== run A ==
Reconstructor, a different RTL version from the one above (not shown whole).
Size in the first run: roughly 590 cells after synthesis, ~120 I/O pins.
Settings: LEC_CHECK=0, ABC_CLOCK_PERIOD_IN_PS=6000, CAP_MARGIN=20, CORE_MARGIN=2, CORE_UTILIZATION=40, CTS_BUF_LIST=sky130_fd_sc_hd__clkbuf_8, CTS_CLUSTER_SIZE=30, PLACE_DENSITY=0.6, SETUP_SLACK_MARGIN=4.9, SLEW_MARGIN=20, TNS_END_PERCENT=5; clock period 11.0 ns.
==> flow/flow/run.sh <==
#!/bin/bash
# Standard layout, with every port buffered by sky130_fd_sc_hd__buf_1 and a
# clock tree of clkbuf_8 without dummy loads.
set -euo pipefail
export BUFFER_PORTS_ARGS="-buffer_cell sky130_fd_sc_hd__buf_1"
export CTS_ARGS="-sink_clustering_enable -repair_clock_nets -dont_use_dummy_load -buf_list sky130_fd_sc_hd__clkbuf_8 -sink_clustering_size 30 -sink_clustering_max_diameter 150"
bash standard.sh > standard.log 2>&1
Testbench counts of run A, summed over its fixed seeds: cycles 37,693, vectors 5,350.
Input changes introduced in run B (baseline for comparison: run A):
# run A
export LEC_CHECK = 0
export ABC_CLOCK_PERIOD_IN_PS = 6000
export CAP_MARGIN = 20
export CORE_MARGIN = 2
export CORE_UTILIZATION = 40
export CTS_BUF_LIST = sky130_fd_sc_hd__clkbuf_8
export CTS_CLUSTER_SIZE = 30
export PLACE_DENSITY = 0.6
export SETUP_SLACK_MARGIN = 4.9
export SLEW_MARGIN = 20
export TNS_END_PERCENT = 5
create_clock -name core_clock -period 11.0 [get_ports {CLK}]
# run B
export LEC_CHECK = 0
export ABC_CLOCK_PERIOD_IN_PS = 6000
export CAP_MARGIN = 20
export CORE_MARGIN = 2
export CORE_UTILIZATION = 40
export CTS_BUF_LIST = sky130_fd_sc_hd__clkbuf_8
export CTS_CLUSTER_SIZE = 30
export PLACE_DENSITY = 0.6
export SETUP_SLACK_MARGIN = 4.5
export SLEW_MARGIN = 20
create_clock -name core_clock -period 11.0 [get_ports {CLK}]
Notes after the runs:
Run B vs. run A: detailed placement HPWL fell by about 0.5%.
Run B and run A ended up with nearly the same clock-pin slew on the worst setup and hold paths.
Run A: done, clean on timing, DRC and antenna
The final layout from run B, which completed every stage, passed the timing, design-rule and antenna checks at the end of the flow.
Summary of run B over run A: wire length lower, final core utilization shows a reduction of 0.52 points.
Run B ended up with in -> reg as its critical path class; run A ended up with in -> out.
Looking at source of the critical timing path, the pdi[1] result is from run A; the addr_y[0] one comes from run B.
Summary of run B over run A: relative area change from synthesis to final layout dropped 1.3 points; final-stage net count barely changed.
From an optimization exercise on the open Yosys and OpenROAD flow, aimed at small area, a short achievable clock period and few clock cycles per item; shortcuts taken in it are not production practice.
The RTL was checked by simulation tests, not by an equivalence proof against the original design.
No activity file was given, so power comes from the tool's default toggle rates.

==> job 7550: inputs <==
==> flow/design.v <==
module md5_ctl(clk_i, rdy_i, msg_i, rst_i, hash_o, rdy_o, busy_o);
	input clk_i;
	input rdy_i;
	input [0:31] msg_i;
	input rst_i;
	output [0:127] hash_o;
	output rdy_o;
	output busy_o;
	reg idle, run, last, fin;
	reg rst_d;		 
	reg [5:0] k;		 
	reg go;			 
	reg [3:0] rr;		 
	reg [5:0] rq;		 
	reg [2:0] rsel;		 
	reg [31:0] pre;
	reg [31:0] a, b, c, d;
	reg [31:0] h0, h1, h2, h3;
	reg [511:0] mq;		 
	wire [31:0] msg = msg_i;
	wire [31:0] m_in = {msg[7:0], msg[15:8], msg[23:16], msg[31:24]};
	wire accept = rdy_i & ~run & ~last & ~fin;
	wire do_pre = accept | run;
	wire [5:0] k_n = do_pre ? k + 6'd1 : k;
	wire shift = accept | (run & (k != 6'd47));
	wire [63:0] kdec = 64'd1 << k;
	wire [31:0] tk;
	assign tk[0] = |(kdec & 64'he9debc225c74a6d4);
	assign tk[1] = |(kdec & 64'h5136030587297a7e);
	assign tk[2] = |(kdec & 64'h2547ad181f104a1a);
	assign tk[3] = |(kdec & 64'h41485228e8984b3d);
	assign tk[4] = |(kdec & 64'he4ea528062342d47);
	assign tk[5] = |(kdec & 64'h6a4cf2e429099e39);
	assign tk[6] = |(kdec & 64'h03d1e3d16bb7010f);
	assign tk[7] = |(kdec & 64'hdab66722efc86f1c);
	assign tk[8] = |(kdec & 64'h8c962a65378b7e92);
	assign tk[9] = |(kdec & 64'hf707837262ce4e7a);
	assign tk[10] = |(kdec & 64'h13e2cba28f690afb);
	assign tk[11] = |(kdec & 64'h11b269f995848518);
	assign tk[12] = |(kdec & 64'hf9d2fd8b08b63f86);
	assign tk[13] = |(kdec & 64'h334f479f30c32207);
	assign tk[14] = |(kdec & 64'hf7f2d17691cc6e6c);
	assign tk[15] = |(kdec & 64'he26a30b231ca0bab);
	assign tk[16] = |(kdec & 64'h545927ce77d0442a);
	assign tk[17] = |(kdec & 64'hf05a65f1fa9d04a3);
	assign tk[18] = |(kdec & 64'hc2e494bc663d8eba);
	assign tk[19] = |(kdec & 64'h2b73adf5e8156c19);
	assign tk[20] = |(kdec & 64'h701c31f70e8dfc58);
	assign tk[21] = |(kdec & 64'h2343c6dbf358c45d);
	assign tk[22] = |(kdec & 64'h5050342b7da64e93);
	assign tk[23] = |(kdec & 64'hc1ccfffd35c8b52a);
	assign tk[24] = |(kdec & 64'hb5f6502fdb88bfb9);
	assign tk[25] = |(kdec & 64'hdf6662e342b55621);
	assign tk[26] = |(kdec & 64'h3bf9ecdfec9564b5);
	assign tk[27] = |(kdec & 64'heb6c53adb048bfc2);
	assign tk[28] = |(kdec & 64'h324954c924512491);
	assign tk[29] = |(kdec & 64'hf75d23dd758d75d6);
	assign tk[30] = |(kdec & 64'h9b5bb66d6edbb5bb);
	assign tk[31] = |(kdec & 64'hb6edb6dbb6db6edb);
	reg [2:0] rn;
	always @* begin
		case (k_n)
		6'd0: rn = 3'd0;
		6'd1: rn = 3'd0;
		6'd2: rn = 3'd0;
		6'd3: rn = 3'd0;
		6'd4: rn = 3'd0;
		6'd5: rn = 3'd0;
		6'd6: rn = 3'd0;
		6'd7: rn = 3'd0;
		6'd8: rn = 3'd0;
		6'd9: rn = 3'd0;
		6'd10: rn = 3'd0;
		6'd11: rn = 3'd0;
		6'd12: rn = 3'd0;
		6'd13: rn = 3'd0;
		6'd14: rn = 3'd0;
		6'd15: rn = 3'd0;
		6'd16: rn = 3'd0;
		6'd17: rn = 3'd2;
		6'd18: rn = 3'd4;
		6'd19: rn = 3'd6;
		6'd20: rn = 3'd0;
		6'd21: rn = 3'd2;
		6'd22: rn = 3'd4;
		6'd23: rn = 3'd6;
		6'd24: rn = 3'd0;
		6'd25: rn = 3'd2;
		6'd26: rn = 3'd4;
		6'd27: rn = 3'd6;
		6'd28: rn = 3'd0;
		6'd29: rn = 3'd2;
		6'd30: rn = 3'd4;
		6'd31: rn = 3'd6;
		6'd32: rn = 3'd2;
		6'd33: rn = 3'd3;
		6'd34: rn = 3'd4;
		6'd35: rn = 3'd5;
		6'd36: rn = 3'd6;
		6'd37: rn = 3'd7;
		6'd38: rn = 3'd0;
		6'd39: rn = 3'd1;
		6'd40: rn = 3'd2;
		6'd41: rn = 3'd3;
		6'd42: rn = 3'd4;
		6'd43: rn = 3'd5;
		6'd44: rn = 3'd6;
		6'd45: rn = 3'd7;
		6'd46: rn = 3'd0;
		6'd47: rn = 3'd1;
		6'd48: rn = 3'd0;
		6'd49: rn = 3'd3;
		6'd50: rn = 3'd6;
		6'd51: rn = 3'd1;
		6'd52: rn = 3'd4;
		6'd53: rn = 3'd7;
		6'd54: rn = 3'd2;
		6'd55: rn = 3'd5;
		6'd56: rn = 3'd0;
		6'd57: rn = 3'd3;
		6'd58: rn = 3'd6;
		6'd59: rn = 3'd1;
		6'd60: rn = 3'd4;
		6'd61: rn = 3'd7;
		6'd62: rn = 3'd2;
		6'd63: rn = 3'd5;
		endcase
	end
	reg [3:0] rrn;
	reg [5:0] rqn;
	always @* begin
		case ({k[5:4], k[1:0]})
		4'd0: rrn = 4'd8;
		4'd1: rrn = 4'd1;
		4'd2: rrn = 4'd2;
		4'd3: rrn = 4'd4;
		4'd4: rrn = 4'd2;
		4'd5: rrn = 4'd2;
		4'd6: rrn = 4'd4;
		4'd7: rrn = 4'd1;
		4'd8: rrn = 4'd1;
		4'd9: rrn = 4'd8;
		4'd10: rrn = 4'd1;
		4'd11: rrn = 4'd8;
		4'd12: rrn = 4'd4;
		4'd13: rrn = 4'd4;
		4'd14: rrn = 4'd8;
		4'd15: rrn = 4'd2;
		endcase
		case ({k[5:4], k[1:0]})
		4'd0: rqn = 6'd2;
		4'd1: rqn = 6'd8;
		4'd2: rqn = 6'd16;
		4'd3: rqn = 6'd32;
		4'd4: rqn = 6'd2;
		4'd5: rqn = 6'd4;
		4'd6: rqn = 6'd8;
		4'd7: rqn = 6'd32;
		4'd8: rqn = 6'd2;
		4'd9: rqn = 6'd4;
		4'd10: rqn = 6'd16;
		4'd11: rqn = 6'd32;
		4'd12: rqn = 6'd2;
		4'd13: rqn = 6'd4;
		4'd14: rqn = 6'd8;
		4'd15: rqn = 6'd32;
		endcase
	end
	reg [31:0] mr;
	always @* begin
		case (rsel)
		3'd0: mr = mq[63:32];
		3'd1: mr = mq[127:96];
		3'd2: mr = mq[191:160];
		3'd3: mr = mq[255:224];
		3'd4: mr = mq[319:288];
		3'd5: mr = mq[383:352];
		3'd6: mr = mq[447:416];
		3'd7: mr = mq[511:480];
		endcase
	end
	wire [31:0] msel = run ? mr : m_in;
	wire [31:0] asel = go ? d : idle ? h0 : a;
	wire [31:0] pre_n = asel + msel + tk;
	reg [31:0] x1, x0;
	reg [31:0] x1_n, x0_n;
	wire [31:0] c_n, d_n;
	always @* begin
		case (k[5:4])
		2'd0: begin x1_n = c_n; x0_n = d_n; end
		2'd1: begin x1_n = c_n | d_n; x0_n = c_n & ~d_n; end
		2'd2: begin x1_n = ~(c_n ^ d_n); x0_n = c_n ^ d_n; end
		default: begin x1_n = ~c_n; x0_n = ~(c_n ^ d_n); end
		endcase
	end
	wire [31:0] f = (b & x1) | (~b & x0);
	wire [31:0] x = pre + f;
	wire [31:0] y1 = ({32{rr[0]}} & x) |
	    ({32{rr[1]}} & {x[30:0], x[31:31]}) |
	    ({32{rr[2]}} & {x[29:0], x[31:30]}) |
	    ({32{rr[3]}} & {x[28:0], x[31:29]});
	wire [31:0] r4 = ({32{rq[0]}} & y1) |
	    ({32{rq[1]}} & {y1[27:0], y1[31:28]}) |
	    ({32{rq[2]}} & {y1[23:0], y1[31:24]}) |
	    ({32{rq[3]}} & {y1[19:0], y1[31:20]}) |
	    ({32{rq[4]}} & {y1[15:0], y1[31:16]}) |
	    ({32{rq[5]}} & {y1[11:0], y1[31:12]});
	wire [31:0] bq = rst_d ? 32'hefcdab89 : b;
	wire [31:0] nb = bq + r4;
	wire hstep = (run & (k[5:1] == 5'b11111)) | last | fin;
	wire [31:0] hsum = h0 + b;
	always @(posedge clk_i) begin
		if (shift)
			mq <= {run ? mq[31:0] : m_in, mq[511:32]};
	end
	always @(posedge clk_i) begin
		if (rst_i) begin
			idle <= 1'b1;
			run <= 1'b0;
			last <= 1'b0;
			fin <= 1'b0;
			k <= 6'd0;
			go <= 1'b0;
		end else begin
			if (accept)
				idle <= 1'b0;
			else if (fin)
				idle <= 1'b1;
			if (accept && k == 6'd15)
				run <= 1'b1;
			else if (k == 6'd63)
				run <= 1'b0;
			last <= run && k == 6'd63;
			fin <= last;
			go <= do_pre;
			k <= k_n;
		end
	end
	always @(posedge clk_i) begin
		pre <= rst_i ? 32'd0 : do_pre ? pre_n : last ? h1 : 32'd0;
		rr <= last ? 4'd1 : rrn;
		rq <= last ? 6'd1 : rqn;
		rsel <= rn;
	end
	assign c_n = go ? b : idle ? h2 : c;
	assign d_n = go ? c : idle ? h1 : d;
	always @(posedge clk_i) begin
		if (go)
			a <= d;
		b <= nb;
		c <= c_n;
		d <= d_n;
		x1 <= do_pre & ~rst_i ? x1_n : 32'd0;
		x0 <= do_pre & ~rst_i ? x0_n : 32'd0;
		rst_d <= rst_i;
	end
	always @(posedge clk_i) begin
		if (rst_i) begin
			h0 <= 32'h67452301;
			h1 <= 32'h10325476;
			h2 <= 32'h98badcfe;
			h3 <= 32'hefcdab89;
		end else if (hstep) begin
			h0 <= h1;
			h1 <= h2;
			h2 <= h3;
			h3 <= hsum;
		end
	end
	assign hash_o = {h0[7:0], h0[15:8], h0[23:16], h0[31:24],
	    h3[7:0], h3[15:8], h3[23:16], h3[31:24],
	    h2[7:0], h2[15:8], h2[23:16], h2[31:24],
	    h1[7:0], h1[15:8], h1[23:16], h1[31:24]};
	assign rdy_o = idle;
	assign busy_o = ~idle;
endmodule
From an optimization exercise on the open Yosys and OpenROAD flow, aimed at small area; shortcuts taken in it are not production practice.
The RTL was checked by simulation tests, not by an equivalence proof against the original design.
Power and IR drop assume default switching activity.

## design/flow/config.mk

```make
export PLATFORM = sky130hd
export DESIGN_NAME = sf2_game
export DESIGN_NICKNAME = sf2_game
export VERILOG_FILES = /design/flow/design.v
export SDC_FILE = /design/flow/constraint.sdc
export NUM_CORES = 4
export LEC_CHECK = 0
export ABC_AREA = 1
export CAP_MARGIN = 15
export CORE_MARGIN = 2
export CORE_UTILIZATION = 40
export CTS_BUF_LIST = sky130_fd_sc_hd__clkbuf_8
export SLEW_MARGIN = 15
```
What follows belongs to an exercise in optimizing a design on an open flow for small area; a production flow would make more cautious choices. RTL that was checked went through simulation tests only; none was proved equivalent to the original. The RTL of run 2 was laid out without a check of its function.

## flow/run.sh

```bash
#!/bin/bash
# Layout: the standard ORFS flow (standard.sh), with two changes to how
# the layout is built: the clock tree uses sink clusters of up to 20
# flip-flops and no dummy loads, and the port buffers are the smallest
# buffer cell.  Every tool's output stays in orfs/logs; make's own output
# goes to flow_make.log in this folder.
set -euo pipefail
export CTS_ARGS="-sink_clustering_enable -repair_clock_nets -sink_clustering_size 20 -sink_clustering_max_diameter 50 -buf_list {sky130_fd_sc_hd__clkbuf_8} -dont_use_dummy_load"
export BUFFER_PORTS_ARGS="-buffer_cell sky130_fd_sc_hd__buf_1"
bash standard.sh > flow_make.log 2>&1
```

## standard.sh

```bash
#!/bin/bash
# synth_recipe.tcl (not shown) runs the flow's synth.tcl, then flattens the netlist and writes it again
# the make line also repeats each setting of config.mk as NAME=value (left out here)
make -C /OpenROAD-flow-scripts/flow DESIGN_CONFIG=/design/flow/config.mk WORK_HOME=/design/flow/orfs CLKGATE_MAP_FILE= SYNTH_SCRIPT=/design/flow/synth_recipe.tcl "${@:-finish}"
```

## config.mk

```make
export PLATFORM = sky130hd
export DESIGN_NAME = dsp
export DESIGN_NICKNAME = dsp
export VERILOG_FILES = /design/flow/design.v
export SDC_FILE = /design/flow/constraint.sdc
export NUM_CORES = 4
export LEC_CHECK = 0
export CAP_MARGIN = 20
export CORE_MARGIN = 2
export CORE_UTILIZATION = 68
export SLEW_MARGIN = 20
export SYNTH_HIERARCHICAL = 1
```

## constraint.sdc

```tcl
create_clock -name core_clock -period 8.0 [get_ports {clk}]
set_input_delay 1.6000 -clock core_clock [delete_from_list [all_inputs] [get_ports {clk}]]
set_output_delay 1.6000 -clock core_clock [all_outputs]
set_load 0.01 [all_outputs]
```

WORK TO BE COMPLETED: Copy out each line of the entries that holds "critical".

OUTPUT BELOW:
Run B ended up with in -> reg as its critical path class; run A ended up with in -> out.
Looking at source of the critical timing path, the pdi[1] result is from run A; the addr_y[0] one comes from run B.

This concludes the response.